This was really a statement about training economics being set by the network, not just by the GPU. When a model is spread across many GPUs, they have to swap gradients and model state constantly, so weak interconnect turns expensive H100s into idle silicon waiting on data. That is why Iambic cared about HGX style clusters with strong InfiniBand, and why a cheaper NeoCloud with the right fabric beat a pricier hyperscaler with the wrong one.

  • For this workload, compute was bought as a reserved multi GPU cluster for 12 to 18 months, not as random hourly instances. Iambic wanted identical GPUs, NVIDIA reference architecture, and high quality InfiniBand so the whole cluster could run one synchronous training job without network bottlenecks.

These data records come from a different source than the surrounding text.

### src/rtl/attn_pv_accum_pkg.sv
// ---------------------------------------------------------------------------
// attn_pv_accum_pkg
//   Shared definitions for the attention probability x value path. The softmax
//   block and the output projection use the same definitions:
//     - Q-format constants for probabilities (Q1.15) and values (Q8.7)
//     - controller state encoding
//     - width rules for the product, the accumulator and the output shift
// ---------------------------------------------------------------------------
package attn_pv_accum_pkg;

    // Fractional bits of an unsigned Q1.15 probability.
    localparam int P_FRAC = 15;
    // Fractional bits of a signed Q8.7 value / context element.
    localparam int V_FRAC = 7;

    // A product carries P_FRAC+V_FRAC fractional bits. Dropping down to V_FRAC
    // for the output leaves P_FRAC bits to round away.
    localparam int OUT_SHIFT = (P_FRAC + V_FRAC) - V_FRAC;

    typedef enum logic [1:0] {
        ST_IDLE    = 2'd0,
        ST_CAPTURE = 2'd1,
        ST_MAC     = 2'd2,
        ST_OUT     = 2'd3
    } state_e;

    // Unsigned p_w x signed v_w: one extra bit absorbs the sign of the
    // zero-extended probability.
    function automatic int prod_width(input int p_w, input int v_w);
        return p_w + v_w + 1;
    endfunction

    // Smallest accumulator that cannot wrap while summing n products.
    function automatic int acc_width_min(input int p_w, input int v_w, input int n);
        return prod_width(p_w, v_w) + $clog2(n);
    endfunction

endpackage

### src/rtl/attn_pv_accum_prob_row_buf.sv
// ---------------------------------------------------------------------------
// prob_row_buf
//   Simple dual-port RAM holding one row of probabilities. It has one write
//   port and one read port. The read data is registered, so it arrives one
//   cycle after rd_addr.
//   Ports:
//     clk_i    clock
//     wr_en    write strobe
//     wr_addr  write address
//     wr_data  write data
//     rd_addr  read address
//     rd_data  registered read data, valid one cycle after rd_addr
// ---------------------------------------------------------------------------
module prob_row_buf #(
    parameter int DEPTH = 256,
    parameter int WIDTH = 16,
    parameter int AW    = (DEPTH > 1) ? $clog2(DEPTH) : 1
) (
    input  logic             clk_i,
    input  logic             wr_en,
    input  logic [AW-1:0]    wr_addr,
    input  logic [WIDTH-1:0] wr_data,
    input  logic [AW-1:0]    rd_addr,
    output logic [WIDTH-1:0] rd_data
);

    logic [WIDTH-1:0] mem [DEPTH];

    always_ff @(posedge clk_i) begin
        if (wr_en) begin
            mem[wr_addr] <= wr_data;
        end
        rd_data <= mem[rd_addr];
    end

endmodule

  • The split with inference is the clearest proof point. Iambic kept training on Lambda at roughly $500,000 to $1M per month, but ran most inference on AWS at roughly $50,000 to $100,000 per month. Training rewarded raw cluster performance, inference rewarded mature tooling, uptime, and on demand availability.

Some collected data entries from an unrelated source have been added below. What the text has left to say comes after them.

$ cat src/rtl/u712_pkg.sv
// Shared types and constants for the U712 68040-to-chipset bus sizer.
// Line bursting is selected by U712_LINE_BURST_EN in the files that use it.
package u712_pkg;

    typedef enum logic [1:0] {
        IDLE = 2'd0,
        REQ  = 2'd1,
        GAP  = 2'd2
    } state_t;

    localparam logic [1:0] SIZ_LONG = 2'b00;
    localparam logic [1:0] SIZ_BYTE = 2'b01;
    localparam logic [1:0] SIZ_WORD = 2'b10;
    localparam logic [1:0] SIZ_LINE = 2'b11;

    localparam logic [3:0] WCNT_SINGLE = 4'd1;
    localparam logic [3:0] WCNT_LONG   = 4'd2;
    localparam logic [3:0] WCNT_LINE   = 4'd8;

    // 68040 line wrap: toggle the word bit, carry into the longword index mod 4
    function automatic logic [2:0] next_word_addr(input logic [2:0] wa);
        next_word_addr = {wa[2:1] + {1'b0, wa[0]}, ~wa[0]};
    endfunction

endpackage

$ cat src/rtl/u712_chip_sizer_if.sv
// CPU-side and chipset-side signals of the bus sizer, grouped for port lists.
interface u712_chip_sizer_if;

    logic       TSn;
    logic       CPU_CYCLE;
    logic [3:0] A;
    logic [1:0] SIZ;
    logic       RnW;
    logic       CHIP_ACK;

    logic       CHIP_REQ;
    logic [2:0] CHIP_A;
    logic       CHIP_RnW;
    logic       UDS;
    logic       LDS;
    logic       LATCH_HI;
    logic       LATCH_LO;
    logic       DRIVE_HI;
    logic       TAn;
    logic       TBIn;
    logic       BUSY;

    modport slave (
        input  TSn, CPU_CYCLE, A, SIZ, RnW, CHIP_ACK,
        output CHIP_REQ, CHIP_A, CHIP_RnW, UDS, LDS, LATCH_HI, LATCH_LO,
               DRIVE_HI, TAn, TBIn, BUSY
    );

    modport master (
        output TSn, CPU_CYCLE, A, SIZ, RnW, CHIP_ACK,
        input  CHIP_REQ, CHIP_A, CHIP_RnW, UDS, LDS, LATCH_HI, LATCH_LO,
               DRIVE_HI, TAn, TBIn, BUSY
    );

endinterface

$ cat src/rtl/u712_strobe_decode.sv
// Maps CPU size and A[0] to data strobes and the number of chip words.
// U712_LINE_BURST_EN: a line is 8 words; otherwise it is sized like a long.
module u712_strobe_decode
    import u712_pkg::*;
(
    input  logic [1:0] siz,
    input  logic       a0,
    output logic       uds,
    output logic       lds,
    output logic [3:0] wcnt
);

    always_comb begin
        uds  = 1'b1;
        lds  = 1'b1;
        wcnt = WCNT_SINGLE;
        case (siz)
            SIZ_BYTE: begin
                uds = ~a0;
                lds = a0;
            end
            SIZ_LONG: wcnt = WCNT_LONG;
            SIZ_LINE: begin
`ifdef U712_LINE_BURST_EN
                wcnt = WCNT_LINE;
`else
                wcnt = WCNT_LONG;
`endif
            end
            default: ;
        endcase
    end

endmodule

$ cat src/rtl/u712_chip_sizer.sv
// Splits 68040 transfers into 16-bit chipset cycles (REQ/ACK) and returns TAn/TBIn.
// U712_LINE_BURST_EN: run full 8-word lines; otherwise lines end after one long with TBIn.
module u712_chip_sizer
    import u712_pkg::*;
(
    input  logic                CLK40,
    input  logic                RESET,
    u712_chip_sizer_if.slave    bus
);

`ifdef U712_LINE_BURST_EN
    localparam logic LINE_BURST = 1'b1;
`else
    localparam logic LINE_BURST = 1'b0;
`endif

    state_t     state;
    logic [3:0] wcnt;
    logic [2:0] chip_a;
    logic       chip_rnw;
    logic       uds, lds;
    logic       uds_q, lds_q;
    logic       single, line;
    logic       req, drive_hi, tan, tbin;

    logic       dec_uds, dec_lds;
    logic [3:0] dec_wcnt;
    logic       start;
    logic       is_single;
    logic [2:0] start_a;
    logic [2:0] next_a;

    u712_strobe_decode u_strobe (
        .siz  (bus.SIZ),
        .a0   (bus.A[0]),
        .uds  (dec_uds),
        .lds  (dec_lds),
        .wcnt (dec_wcnt)
    );

    assign start     = (state == IDLE) && !bus.TSn && bus.CPU_CYCLE;
    assign is_single = (bus.SIZ == SIZ_BYTE) || (bus.SIZ == SIZ_WORD);
    assign start_a   = is_single ? bus.A[3:1] : {bus.A[3:2], 1'b0};
    assign next_a    = next_word_addr(chip_a);

    always_ff @(posedge CLK40) begin
        if (RESET) begin
            state    <= IDLE;
            wcnt     <= '0;
            chip_a   <= '0;
            chip_rnw <= 1'b1;
            uds      <= 1'b0;
            lds      <= 1'b0;
            uds_q    <= 1'b0;
            lds_q    <= 1'b0;
            single   <= 1'b0;
            line     <= 1'b0;
            req      <= 1'b0;
            drive_hi <= 1'b1;
            tan      <= 1'b1;
            tbin     <= 1'b1;
        end else begin
            tan  <= 1'b1;
            tbin <= 1'b1;
            case (state)
                IDLE: if (start) begin
                    state    <= REQ;
                    req      <= 1'b1;
                    wcnt     <= dec_wcnt;
                    chip_a   <= start_a;
                    drive_hi <= ~start_a[0];
                    chip_rnw <= bus.RnW;
                    uds      <= dec_uds;
                    lds      <= dec_lds;
                    uds_q    <= dec_uds;
                    lds_q    <= dec_lds;
                    single   <= is_single;
                    line     <= (bus.SIZ == SIZ_LINE);
                end
                REQ: if (bus.CHIP_ACK) begin
                    state    <= GAP;
                    req      <= 1'b0;
                    uds      <= 1'b0;
                    lds      <= 1'b0;
                    wcnt     <= wcnt - 4'd1;
                    chip_a   <= next_a;
                    drive_hi <= ~next_a[0];
                    // a longword completes on the odd word, or on the only word
                    if (single || chip_a[0]) begin
                        tan  <= 1'b0;
                        tbin <= ~(line && !LINE_BURST);
                    end
                end
                GAP: begin
                    if (wcnt != 4'd0) begin
                        state <= REQ;
                        req   <= 1'b1;
                        uds   <= uds_q;
                        lds   <= lds_q;
                    end else begin
                        state <= IDLE;
                    end
                end
                default: state <= IDLE;
            endcase
        end
    end

    assign bus.CHIP_REQ = req;
    assign bus.CHIP_A   = chip_a;
    assign bus.CHIP_RnW = chip_rnw;
    assign bus.UDS      = uds;
    assign bus.LDS      = lds;
    assign bus.DRIVE_HI = drive_hi;
    assign bus.TAn      = tan;
    assign bus.TBIn     = tbin;
    assign bus.BUSY     = (state != IDLE);
    // read data is captured at the ACK edge, so the latch enables are Mealy
    assign bus.LATCH_HI = (state == REQ) && bus.CHIP_ACK && chip_rnw && !chip_a[0];
    assign bus.LATCH_LO = (state == REQ) && bus.CHIP_ACK && chip_rnw &&  chip_a[0];

endmodule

  • This also explains the market structure between GPU clouds. CoreWeave and Lambda won early by being willing to customize dense GPU clusters for growth stage AI teams, while hyperscalers optimized for broader cloud consistency. Another customer, Heyday, made the opposite tradeoff for production inference and chose CoreWeave over cheaper Lambda because Kubernetes, autoscaling, and public facing deployment mattered more there.

Going forward, interconnect quality becomes a bigger buying criterion as models spread across more GPUs and customers push for larger reserved clusters. The likely result is a sharper split, with NeoClouds and AI first infrastructure providers winning training by packaging the best networked clusters, and hyperscalers staying strongest where software maturity and reliability matter most.